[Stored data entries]

== == ==

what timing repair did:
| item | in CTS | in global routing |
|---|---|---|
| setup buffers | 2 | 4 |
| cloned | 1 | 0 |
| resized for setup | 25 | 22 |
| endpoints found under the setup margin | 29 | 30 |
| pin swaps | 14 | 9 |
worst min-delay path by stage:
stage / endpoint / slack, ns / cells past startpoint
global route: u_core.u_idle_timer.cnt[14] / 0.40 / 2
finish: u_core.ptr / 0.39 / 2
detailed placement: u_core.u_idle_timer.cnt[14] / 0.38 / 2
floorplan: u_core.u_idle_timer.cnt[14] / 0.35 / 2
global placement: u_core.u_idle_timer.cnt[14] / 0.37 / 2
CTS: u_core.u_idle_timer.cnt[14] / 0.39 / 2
## config.mk

```make
export PLATFORM = sky130hd
export DESIGN_NAME = seq_serializer
export DESIGN_NICKNAME = d
export VERILOG_FILES = /design/src/rtl/seqdet_pkg.sv /design/src/rtl/seq_serializer.sv
export SDC_FILE = /design/constraint.sdc
export NUM_CORES = 1
export LEC_CHECK = 0
export CELL_PAD_IN_SITES_DETAIL_PLACEMENT = 2
export CELL_PAD_IN_SITES_GLOBAL_PLACEMENT = 2
export CORE_MARGIN = 1
export CORE_UTILIZATION = 35
export DETAILED_ROUTE_END_ITERATION = 10
export PLACE_DENSITY = 0.88
export SKIP_CTS_REPAIR_TIMING = 1
export SLEW_MARGIN = 20
export SYNTH_ARGS = -nofsm -noshare
export SYNTH_HDL_FRONTEND = slang
export SYNTH_SLANG_ARGS = --single-unit
```

## constraint.sdc

```tcl
create_clock -name clk -period 5 [get_ports clk]
set_input_delay 1 -clock clk [delete_from_list [all_inputs] [get_ports clk]]
set_output_delay 1 -clock clk [all_outputs]
set_load 0.02 [all_outputs]
```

== == ==

◆ Task requirements: List every line above containing the word "stage".

◆ Completed exercise:
worst min-delay path by stage:
stage / endpoint / slack, ns / cells past startpoint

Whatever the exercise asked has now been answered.